As for the asserted “due process” violation caused by the BOP’s reliance on the Chief Judge’s letter, the cases the majority cites are inapposite. All of the cases cited by the majority, see Maj. Op. at 1242-43, Tumey v. Ohio, 273 U.S. 510, 523, 47 S.Ct. 437, 71 L.Ed. 749 (1927); Liljeberg v. Health Serv. Acquisition Corp., 486 U.S. 847, 865 n.12, 108 S.Ct. 2194, 100 L.Ed.2d 855 (1988), Concrete Pipe & Prod. Of Cal., Inc. v. Constr. Laborers Pension Tr. For S. Cal., 508 Ú.S. 602, 617, 113 S.Ct. 2264, 124 L.Ed.2d 539 (1993); Caperton v. A.T. Massey Coal Co., 556 U.S. 868, 876, 129 S.Ct. 2252, 173 L.Ed.2d 1208 (2009); and Mayberry v. Pennsylvania, 400 U.S. 455, 466, 91 S.Ct. 499, 27 L.Ed.2d 532 (1971), concerned in-court proceedings and decisions made by judges in those proceedings, not a judge acting as a witness by sending a letter responding to the inquiry of an independent agency.
Moreover, it is entirely unnecessary to decide either the due process issue or the reach of the recusal statutes because the case can be completely disposed of on the statutory violation ground. Finally, because, as the majority holds, only the sentencing judge can respond to the BOP’s § 3621 request, it is highly unlikely that a potential due process violation will arise again. Once the BOP’s solicitation and consideration of § 3621 letters is limited to sentencing judges, by definition a judge who has been recused from the sentencing proceeding cannot be the sentencing judge. The problem should not recur. Thus, the majority’s “decision” of these issues is not only dicta in the old fashioned sense, it is also unnecessary in the practical sense.3
I thus concur in all of the majority opinion, except for its discussion of and “holding” that the BOP violated Rodriguez’s due process rights and statutory rights *1245under the recusal statutes, from which I respectfully dissent.

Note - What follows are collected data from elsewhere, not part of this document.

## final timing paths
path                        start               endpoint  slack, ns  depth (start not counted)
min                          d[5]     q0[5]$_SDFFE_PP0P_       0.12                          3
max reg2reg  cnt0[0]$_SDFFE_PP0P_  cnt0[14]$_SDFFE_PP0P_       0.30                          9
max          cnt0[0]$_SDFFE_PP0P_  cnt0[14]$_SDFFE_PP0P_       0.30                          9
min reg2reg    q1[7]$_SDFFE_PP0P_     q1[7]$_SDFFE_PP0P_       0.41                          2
### config.mk
export PLATFORM = sky130hd
export DESIGN_NAME = spi_slave_responder
export DESIGN_NICKNAME = d
export VERILOG_FILES = /design/src/rtl/spi_slave_responder.sv
export SDC_FILE = /design/constraint.sdc
export NUM_CORES = 1
export LEC_CHECK = 0
export CORE_UTILIZATION = 50
export CTS_CLUSTER_SIZE = 25
export DETAILED_ROUTE_END_ITERATION = 8
export PLACE_DENSITY = 0.73
export SYNTH_ARGS = -nofsm -noshare
export SYNTH_HDL_FRONTEND = slang
export SYNTH_SLANG_ARGS = --single-unit
### constraint.sdc
create_clock -name clk -period 2.01 [get_ports clk]
set_input_delay 0.402 -clock clk [delete_from_list [all_inputs] [get_ports clk]]
set_output_delay 0.402 -clock clk [all_outputs]
set_load 0.05 [all_outputs]
### src/rtl/spi_slave_responder.sv
// spi_slave_responder
// Mode-0 (CPOL=0, CPHA=0), MSB-first SPI slave endpoint. All pin inputs are
// oversampled in the clk domain. The parallel side has a one-entry TX
// holding buffer (valid/ready) and an RX word output with a one-cycle
// valid pulse.
//
// Pipeline from pin to action (SYNC_STAGES = S):
//   S synchronizer flops -> edge detect against a history flop -> registered
//   edge pulse -> FSM/datapath action -> registered outputs.
// rx_valid and the first MISO bit therefore appear S+2 cycles after the clk
// edge that first samples the pin change.
//
// Frame reload happens on the first sck fall after the last rise of a frame.
// A master that drops sck before raising ss_n at the end of its last frame
// will pull the next buffered word into the shifter, and that word is then
// lost when ss_n rises.
module spi_slave_responder #(
  parameter int DATA_WIDTH  = 8,
  parameter int SYNC_STAGES = 2
) (
  input  logic                  clk,
  input  logic                  rst,
  input  logic                  sck,
  input  logic                  ss_n,
  input  logic                  mosi,
  output logic                  miso,
  output logic                  miso_oe,
  input  logic [DATA_WIDTH-1:0] tx_data,
  input  logic                  tx_valid,
  output logic                  tx_ready,
  output logic [DATA_WIDTH-1:0] rx_data,
  output logic                  rx_valid,
  output logic                  tx_underrun,
  output logic                  busy
);

  localparam int CNT_W = $clog2(DATA_WIDTH);
  localparam logic [CNT_W-1:0] LAST_BIT = CNT_W'(DATA_WIDTH - 1);

  typedef enum logic [0:0] {
    IDLE  = 1'b0,
    SHIFT = 1'b1
  } state_t;

  // Word placed into the shifter on a frame load: buffer contents when the
  // buffer is full, all zeros on an underrun.
  function automatic logic [DATA_WIDTH-1:0] frame_word(
    input logic                  full,
    input logic [DATA_WIDTH-1:0] word
  );
    if (full) begin
      frame_word = word;
    end else begin
      frame_word = {DATA_WIDTH{1'b0}};
    end
  endfunction

  // Synchronizers and edge history
  logic [SYNC_STAGES-1:0] sck_sync_r;
  logic [SYNC_STAGES-1:0] ss_sync_r;
  logic [SYNC_STAGES-1:0] mosi_sync_r;
  logic                   sck_hist_r;
  logic                   ss_hist_r;

  // Combinational edge detects
  logic sck_rise_s;
  logic sck_fall_s;
  logic ss_fall_s;
  logic ss_rise_s;

  // Registered edge pulses
  logic sck_rise_r;
  logic sck_fall_r;
  logic ss_fall_r;
  logic ss_rise_r;

  // Post-reset arming: the synchronizer pipeline must be flushed with real
  // pin values and ss_n seen high before a falling edge may start a frame.
  logic [SYNC_STAGES:0] flush_r;
  logic                 armed_r;

  // FSM and datapath
  state_t                  state_r;
  state_t                  state_next_s;
  logic [CNT_W-1:0]        bit_cnt_r;
  logic [DATA_WIDTH-1:0]   tx_shift_r;
  logic [DATA_WIDTH-1:0]   rx_shift_r;
  logic                    reload_r;
  logic                    done_r;

  logic load_s;
  logic shift_s;
  logic capture_s;
  logic frame_done_s;
  logic abort_s;

  // TX holding buffer
  logic                  buf_full_r;
  logic [DATA_WIDTH-1:0] buf_data_r;
  logic                  accept_s;
  logic                  consume_s;

  // Registered outputs
  logic                  miso_r;
  logic                  miso_oe_r;
  logic [DATA_WIDTH-1:0] rx_data_r;
  logic                  rx_valid_r;
  logic                  tx_underrun_r;
  logic                  busy_r;

  // Sample the pins through SYNC_STAGES flops and keep one history flop per
  // edge-detected input; reset loads the idle pin levels.
  always_ff @(posedge clk or posedge rst) begin
    if (rst) begin
      sck_sync_r  <= {SYNC_STAGES{1'b0}};
      ss_sync_r   <= {SYNC_STAGES{1'b1}};
      mosi_sync_r <= {SYNC_STAGES{1'b0}};
      sck_hist_r  <= 1'b0;
      ss_hist_r   <= 1'b1;
    end else begin
      sck_sync_r  <= {sck_sync_r[SYNC_STAGES-2:0], sck};
      ss_sync_r   <= {ss_sync_r[SYNC_STAGES-2:0], ss_n};
      mosi_sync_r <= {mosi_sync_r[SYNC_STAGES-2:0], mosi};
      sck_hist_r  <= sck_sync_r[SYNC_STAGES-1];
      ss_hist_r   <= ss_sync_r[SYNC_STAGES-1];
    end
  end

  assign sck_rise_s = sck_sync_r[SYNC_STAGES-1] & ~sck_hist_r;
  assign sck_fall_s = ~sck_sync_r[SYNC_STAGES-1] & sck_hist_r;
  assign ss_fall_s  = ~ss_sync_r[SYNC_STAGES-1] & ss_hist_r;
  assign ss_rise_s  = ss_sync_r[SYNC_STAGES-1] & ~ss_hist_r;

  // Track pipeline flush after reset and arm frame starts once ss_n is
  // genuinely observed high at the pin.
  always_ff @(posedge clk or posedge rst) begin
    if (rst) begin
      flush_r <= {(SYNC_STAGES + 1){1'b0}};
      armed_r <= 1'b0;
    end else begin
      flush_r <= {flush_r[SYNC_STAGES-1:0], 1'b1};
      armed_r <= armed_r | (flush_r[SYNC_STAGES] & ss_sync_r[SYNC_STAGES-1] & ss_hist_r);
    end
  end

  // Register the edge pulses; a slave-select fall only counts once armed.
  always_ff @(posedge clk or posedge rst) begin
    if (rst) begin
      sck_rise_r <= 1'b0;
      sck_fall_r <= 1'b0;
      ss_fall_r  <= 1'b0;
      ss_rise_r  <= 1'b0;
    end else begin
      sck_rise_r <= sck_rise_s;
      sck_fall_r <= sck_fall_s;
      ss_fall_r  <= ss_fall_s & armed_r;
      ss_rise_r  <= ss_rise_s;
    end
  end

  // FSM state register.
  always_ff @(posedge clk or posedge rst) begin
    if (rst) begin
      state_r <= IDLE;
    end else begin
      state_r <= state_next_s;
    end
  end

  // Next-state and per-cycle action decode; ss_rise beats a same-cycle sck
  // edge so a bit clocked while deselecting is ignored.
  always_comb begin
    state_next_s = state_r;
    load_s       = 1'b0;
    shift_s      = 1'b0;
    capture_s    = 1'b0;
    frame_done_s = 1'b0;
    abort_s      = 1'b0;
    case (state_r)
      IDLE: begin
        if (ss_fall_r) begin
          state_next_s = SHIFT;
          load_s       = 1'b1;
        end else begin
          state_next_s = IDLE;
        end
      end
      SHIFT: begin
        if (ss_rise_r) begin
          state_next_s = IDLE;
          abort_s      = 1'b1;
        end else begin
          state_next_s = SHIFT;
          if (sck_rise_r) begin
            capture_s = 1'b1;
            if (bit_cnt_r == LAST_BIT) begin
              frame_done_s = 1'b1;
            end else begin
              frame_done_s = 1'b0;
            end
          end else begin
            capture_s = 1'b0;
          end
          if (sck_fall_r) begin
            if (reload_r) begin
              load_s = 1'b1;
            end else begin
              shift_s = 1'b1;
            end
          end else begin
            shift_s = 1'b0;
          end
        end
      end
      default: begin
        state_next_s = IDLE;
      end
    endcase
  end

  // Shift registers, bit counter, reload flag and frame-complete pipeline.
  always_ff @(posedge clk or posedge rst) begin
    if (rst) begin
      bit_cnt_r  <= {CNT_W{1'b0}};
      tx_shift_r <= {DATA_WIDTH{1'b0}};
      rx_shift_r <= {DATA_WIDTH{1'b0}};
      reload_r   <= 1'b0;
      done_r     <= 1'b0;
    end else begin
      if (abort_s || load_s) begin
        bit_cnt_r <= {CNT_W{1'b0}};
      end else if (capture_s) begin
        if (frame_done_s) begin
          bit_cnt_r <= {CNT_W{1'b0}};
        end else begin
          bit_cnt_r <= bit_cnt_r + CNT_W'(1);
        end
      end

      if (load_s) begin
        tx_shift_r <= frame_word(buf_full_r, buf_data_r);
      end else if (shift_s) begin
        tx_shift_r <= {tx_shift_r[DATA_WIDTH-2:0], 1'b0};
      end

      if (capture_s) begin
        rx_shift_r <= {rx_shift_r[DATA_WIDTH-2:0], mosi_sync_r[SYNC_STAGES-1]};
      end

      if (abort_s) begin
        reload_r <= 1'b0;
      end else if (frame_done_s) begin
        reload_r <= 1'b1;
      end else if (load_s) begin
        reload_r <= 1'b0;
      end

      done_r <= frame_done_s;
    end
  end

  assign accept_s  = tx_valid & ~buf_full_r;
  assign consume_s = load_s & buf_full_r;

  // One-entry TX holding buffer; a frame load hands the stored word to the
  // shifter before any newly accepted word overwrites it.
  always_ff @(posedge clk or posedge rst) begin
    if (rst) begin
      buf_full_r <= 1'b0;
      buf_data_r <= {DATA_WIDTH{1'b0}};
    end else begin
      if (accept_s) begin
        buf_full_r <= 1'b1;
        buf_data_r <= tx_data;
      end else if (consume_s) begin
        buf_full_r <= 1'b0;
      end
    end
  end

  // Output registers: MISO/OE follow the shifter and FSM, RX word and
  // status pulses are presented one cycle after the event that makes them.
  always_ff @(posedge clk or posedge rst) begin
    if (rst) begin
      miso_r        <= 1'b0;
      miso_oe_r     <= 1'b0;
      rx_data_r     <= {DATA_WIDTH{1'b0}};
      rx_valid_r    <= 1'b0;
      tx_underrun_r <= 1'b0;
      busy_r        <= 1'b0;
    end else begin
      miso_oe_r <= (state_r == SHIFT);
      if (state_r == SHIFT) begin
        miso_r <= tx_shift_r[DATA_WIDTH-1];
      end else begin
        miso_r <= 1'b0;
      end
      rx_valid_r <= done_r;
      if (done_r) begin
        rx_data_r <= rx_shift_r;
      end
      tx_underrun_r <= load_s & ~buf_full_r;
      busy_r        <= (state_next_s != IDLE);
    end
  end

  assign miso        = miso_r;
  assign miso_oe     = miso_oe_r;
  assign tx_ready    = ~buf_full_r;
  assign rx_data     = rx_data_r;
  assign rx_valid    = rx_valid_r;
  assign tx_underrun = tx_underrun_r;
  assign busy        = busy_r;

endmodule

==> impl_metrics.tcl, run 1 <==
set metrics [dict create \
    root_buffer "clkbuf_8" \
    cp.required_ps 1610 \
    p_comb_share_pct 20.5 \
    die_w_um 69.25 \
    reg2reg_from "busy$_DFF_PP0_" \
    final_cell_mix "dfrtp_1, clkdlybuf4s50_1, mux2_2" \
    critPathTopFamily "buffers and inverters" \
    fillers 324 \
    clock_sinks 59 \
    drv_slew 0 \
    portBuffers 27 \
    hpwlAfterDp_mm 2.574 \
    r2r-end "tx_shift_r[4]$_DFFE_PP0P_" \
    slowest_stage "clkdlybuf4s50_1" \
    synth_ff_type "dfrtp_1" \
    synthTopCellsByArea "dfrtp_1, mux2_2, a21oi_1" \
    nNetsFinal 218 \
    cts_inserted_buffers 9 \
    drtIter0Drc 74 \
    max_stage_delay_ps 810 \
    cp_max_fo 2 \
    row_count 24 \
    holdBufCountCts 0 \
    critPathLaunchType "flip-flop" \
    diodes 0 \
    dpl.cell_count 243 \
    fmax_ghz 0.5316 \
    endpoint_kind "output pin" \
    grt_overflow 0 \
    cts_tree "yes" \
    boundaryPins 28 \
    syn_area_um2 2261 \
    vdd_drop_max_uv 628.2 \
    cts_resized 0 \
    power.density_nw_per_um2 1187 \
    ant_nets 0 \
    cts_buffer_depth 2 \
    antenna_found_initial 0 \
    postSynthAreaPerCell_um2 13.30 \
    path_class "reg -> out" \
    num_vias 1361 \
    drive_above_1_share_pct 25.24 \
    grtUsageTotal_pct 17.70 \
    coreArea_um2 4354 \
    die_area_um2 4795 \
    p_int_w 0.002353 \
    grt_pass1_vias 1462 \
    status "finished, final reports clean" \
    ys_types 27 \
    tns_ps 0 \
    power_frac_seq_pct 50.9 \
    final_cells 258 \
    synthArstFlopShare_pct 100.0 \
    arrival_ps 1480 \
    synth_edf_count 0 \
    reg2reg_setup_slack_ps 460 \
    grt_max_degree 44 \
    min_period_ps 1881 \
    gp_congestion 0.7139 \
    cts_max_level 3 \
    drcViolationCount 0 \
    viasPerCell 5.275 \
    setup_viol 0 \
    synth_warnings 0 \
    slew_headroom_pct 65.90 \
    synth_top_area_share_pct 61.98 \
    period_share_pct 93.58 \
    syn_inst 170 \
    p_sw_w 0.0009183 \
    skew_ps 5.918 \
    seqCellArea_um2 1480 \
    post_cts.repair.setup_buffers 0 \
    min_to "sck_sync_r[1]$_DFF_PP0_" \
    swShare_pct 28.07 \
    r2r_cells 3 \
    clkLatencyLatePin_ps 320 \
    hold_path.class "reg -> reg" \
    synth-seq-cells 59 \
    worst_pin_slew_ps 509.9 \
    cp_num_buf_inv 1 \
    dieHeight_um 69.25 \
    rsz0062_at_grt "no" \
    grt_pass1_wl_mm 6.417 \
    maxCapViolCount 0 \
    ys_seq_area_share_pct 65.47 \
    min_from "sck_sync_r[0]$_DFF_PP0_" \
    crit_chain "clkdlybuf4s50_1" \
    whs_path_depth 0 \
    p_clk_share_pct 28.7 \
    finalHoldViolCount 0 \
    power.leakage_nw 1.248 \
    mostFrequentLayoutCell "dfrtp_1" \
    drt_wl_total_mm 3.680 \
    syn_nets 186 \
    start_util_pct 51.93 \
    drt-wirelength-per-cell_um 14.26 \
    clk_pin_slew_worst_paths_ps 60 \
    synth_top_area_cell "dfrtp_1" \
    firstDrtPassIters 4 \
    area_growth_pct 21.86 \
    multiInputGateArea_um2 704.4 \
]
## worst max path at each step
stage,startpoint,end,slack (ps),depth (start not counted)
2_1_floorplan,rst,armed_r$_DFF_PP0_,160,1
3_3_place_gp,tx_valid,buf_data_r[0]$_DFFE_PP0P_,400,4
3_5_place_dp,tx_valid,buf_data_r[4]$_DFFE_PP0P_,380,4
4_1_cts,rx_data[3]$_DFFE_PP0P_,rx_data[3],100,1
5_1_grt,rx_data[7]$_DFFE_PP0P_,rx_data[7],70,1
6_report,rx_data[3]$_DFFE_PP0P_,rx_data[3],130,1
## cell usage after synthesis (all sizes together), types with 2 or more instances
| library cell | instances |
|---|---|
| dfrtp | 56 |
| ha | 2 |
| inv | 5 |
| o22a | 7 |
| dfstp | 3 |
| nand2b | 8 |
| nand2 | 12 |
| mux2 | 24 |
| clkbuf | 4 |
| nand3b | 2 |
| a31o | 2 |
| a21oi | 20 |
| nor2b | 5 |
| nor2 | 4 |
| buf | 6 |
## per-layer routing
layer | vias up | share of wire (%) | routed length [um] | GRT usage, %
met3 | 8 | 3.9 | 143 | 6.686
li1 | 644 | - | - | -
met2 | 26 | 52 | 1911 | 28.69
met4 | 0 | 1.8 | 68 | 8.844
met1 | 683 | 42 | 1556 | 20.58
met5 | - | 0 | 0 | 0
## power groups by stage
stage / sequential [W] / clock [W] / combinational [W]
final: 0.00166 / 0.000937 / 0.000669
after global routing: 0.00170 / 0.00103 / 0.000730
after CTS: 0.00167 / 0.000978 / 0.000680
after detailed placement: 0.00169 / 0 / 0.000677
after global placement: 0.00166 / 0 / 0.000647
after floorplan: 0.00167 / 0 / 0.000489
## kinds of logic after synthesis
kind of cell	Yosys count	share of synthesized area, %
DFF	59	65.47
and+or+nand+nor	37	9.076
AOI/OAI and AO/OA	32	8.855
muxes	24	11.95
buffers and inverters	15	3.376
adders and majority gates	2	1.107
other	1	0.1659
## registers in the layout (all words and copies together), names as in the netlist, 2 cells and up
signal / count
mosi_sync_r: 2
ss_sync_r: 2
flush_r: 3
rx_shift_r: 8
bit_cnt_r: 3
buf_data_r: 8
tx_shift_r: 8
rx_data: 8
sck_sync_r: 2
## area by class of cell
| class | count | share of cell area, % |
|---|---|---|
| sequential | 59 | 53.72 |
| multi-input combinational | 96 | 25.57 |
| timing repair buffer | 31 | 11.17 |
| clock buffer | 13 | 6.131 |
| tap | 52 | 2.361 |
| inverter | 5 | 0.6812 |
| clock inverter | 2 | 0.3633 |
## worst register-to-register path: stages, from the launching register on
cell     delay (ps)
dfrtp_1         480
and3b_1         330
or2_0           370
o22a_1          260
## through the flow
stage          total power, W  cell area (um^2)  utilization (%)  worst slack [ps]  hold WS [ps]
2_1_floorplan        0.002160              2261                -             156.6         331.2
3_3_place_gp         0.002309              2576            59.17             404.2         333.0
3_5_place_dp         0.002366              2576            59.17             377.3         336.4
4_1_cts              0.003326              2755            63.28             99.18         351.1
5_1_grt              0.003460              2755            63.28             69.08         351.5
6_report             0.003271              2755            63.28             129.0         347.1
No activity file was read; power rests on OpenSTA's default activity.
==> run 2: changes to the inputs <==
GPL_ROUTABILITY_DRIVEN = 0   (was not set)
GPL_TIMING_DRIVEN = 0   (was not set)
==> run 2 against run 1 <==
Against the previous run:
- worst setup slack lost 38 ps
- total power grew 2.6%
- maximum frequency shrank 2.0%
- flip-flop and latch count is the same
- via count grew 3.2%
- routed wire length grew 0.43%
- final area grew 1.7%
- non-clock buffer count grew 7
- register-to-register slack lost 40 ps
- global-route usage grew 0.16 points
- die area is the same
- sequential share of layout area shrank 0.91 points
- critical endpoint is now busy
- largest power group unchanged
==> impl_metrics.tcl, run 2 (synthesis gave the netlist of run 1 again) <==
set metrics [dict create \
    status "finished, final reports clean" \
    slew_headroom_pct 66.33 \
    drcViolationCount 0 \
    dieHeight_um 69.25 \
    reg2reg_setup_slack_ps 420 \
    ant_nets 0 \
    mostFrequentLayoutCell "dfrtp_1" \
    holdBufCountCts 0 \
    antenna_found_initial 0 \
    cp_max_fo 3 \
    skew_ps 5.056 \
    finish.instance_area_um2 2803 \
    fmax_ghz 0.5210 \
    die_area_um2 4795 \
    crit_chain "clkdlybuf4s50_1" \
    power.leakage_nw 1.271 \
    critPathTopFamily "buffers and inverters" \
    r2r-end "bit_cnt_r[2]$_DFFE_PP0P_" \
    worst_pin_slew_ps 503.4 \
    final_cell_mix "dfrtp_1, clkdlybuf4s50_1, mux2_2" \
    row_count 24 \
    area_growth_pct 23.96 \
    period_share_pct 95.49 \
    grt_pass1_vias 1507 \
    drt-wirelength-per-cell_um 13.89 \
    grt_overflow 0 \
    nNetsFinal 225 \
    place_area_um2 2616 \
    setup_viol 0 \
    path_class "reg -> out" \
    hpwlAfterDp_mm 2.533 \
    drt_wl_total_mm 3.696 \
    worst_slack_ps 90.60 \
    arrival_ps 1520 \
    drtIter0Drc 55 \
    cp_num_buf_inv 1 \
    grt_pass1_wl_mm 6.513 \
    grtUsageTotal_pct 17.85 \
    start_util_pct 51.93 \
    finalHoldViolCount 0 \
    drive_above_1_share_pct 25.23 \
    portBuffers 27 \
    viasPerCell 5.282 \
    fillers 306 \
    diodes 0 \
    firstDrtPassIters 4 \
    grt_max_degree 45 \
    cts_tree "yes" \
    place_ws_ps 107.4 \
    endpoint_kind "output pin" \
    root_buffer "clkbuf_8" \
    cp.depth 1 \
    r2r_cells 4 \
    cts_buffer_depth 2 \
    cts_inserted_buffers 9 \
    cts_max_level 3 \
    clk_pin_slew_worst_paths_ps 60 \
    drv_slew 0 \
    die_w_um 69.25 \
    whs_path_depth 0 \
    hold_path.class "reg -> reg" \
    vdd_drop_max_uv 652.5 \
    min_from "flush_r[1]$_DFF_PP0_" \
    cp.required_ps 1610 \
    clkLatencyLatePin_ps 330 \
    min_period_ps 1919 \
    max_stage_delay_ps 810 \
    coreArea_um2 4354 \
    min_to "flush_r[2]$_DFF_PP0_" \
    slowest_stage "clkdlybuf4s50_1" \
    power.density_nw_per_um2 1197 \
    num_vias 1405 \
    reg2reg_from "bit_cnt_r[0]$_DFFE_PP0P_" \
    clock_sinks 59 \
    maxCapViolCount 0 \
    critPathLaunchType "flip-flop" \
    rsz0062_at_grt "no" \
    boundaryPins 28 \
]
run 2: changes by cell type in the layout (fill, tap and decap cells not counted), sizes merged:
cell           previous run  this run
clkinv                    2         1
clkbuf                   13        20
buf                       6         7
clkdlybuf4s50            25        26
run 2: where the power goes:
group	leakage (nW)	switching, W	internal, W	total, W
clock network	0.0997	0.000427	0.000582	0.00101
registers	0.731	0.000159	0.00147	0.00163
logic	0.441	0.000362	0.000356	0.000718
run 2: routing by layer:
metal	vias up	track usage [%]	routed length [um]	part of all wire, %
met2	36	30.10	1855	50
met4	0	9.070	67	1.8
li1	657	-	-	-
met3	6	5.959	183	5.0
met1	706	20.18	1590	43
met5	-	0	0	0
run 2: cell type report:
cell class,count,area [um^2],area share [%]
plain buffers,10,57.56,2.054
clock buffers,15,186.4,6.652
clock inverters,1,5.005,0.1786
inverters,5,18.77,0.6696
multi-input cells,96,704.4,25.13
flip-flops and latches,59,1480,52.81
well taps,52,65.06,2.321
repair buffers,28,285.3,10.18
run 2: worst max path at each step:
stage,from,endpoint,slack [ps]
3_3_place_gp,rst,buf_data_r[6]$_DFFE_PP0P_,-710
4_1_cts,buf_full_r$_DFFE_PP0P_,tx_ready,20
2_1_floorplan,rst,armed_r$_DFF_PP0_,160
5_1_grt,busy$_DFF_PP0_,busy,40
3_5_place_dp,buf_full_r$_DFFE_PP0P_,tx_ready,110
6_report,busy$_DFF_PP0_,busy,90
run 2: what timing repair did:
item                       in CTS  in global routing
setup buffers                   0                  0
setup endpoints to repair       1                  1
gates cloned                    0                  0
resized for setup               1                  2
run 2: metrics by stage:
| stage | cells | total power [W] | TNS, ps | hold slack, ps | utilization [%] |
|---|---|---|---|---|---|
| after floorplan | 170 | 0.002160 | 0 | 331.2 | - |
| after global placement | 249 | 0.002328 | -40190 | 331.1 | 59.63 |
| after detailed placement | 250 | 0.002386 | 0 | 335.8 | 60.09 |
| after CTS | 266 | 0.003394 | 0 | 349.5 | 64.45 |
| after global routing | 266 | 0.003544 | 0 | 354.7 | 64.37 |
| final | 266 | 0.003355 | 0 | 346.6 | 64.37 |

.It is important to note that § 3621 is not an all encompassing statute. It does not prohibit the BOP from considering materials from other sources, nor does it exhaustively list what the BOP may not consider. For example, there is nothing in the statute that expressly prohibits the BOP from considering a letter from the victim, or from the inmate’s parent or spouse. Because the issue is not before us, we need not decide whether the BOP was free to consider the Chief Judge's letter, as long as it made clear that it was not being considered as the views of the sentencing judge.

. In fact, in the usual case, the BOP’s designation decision is not subject to judicial review under the APA. See 18 U.S.C. § 3125.

. I emphasize that the dicta is "unnecessary” because of our Circuit’s unique — and unfortunate — view of dicta. See Barapind v. Enomoto, 400 F.3d 744, 750-51 (9th Cir. 2005) (en banc).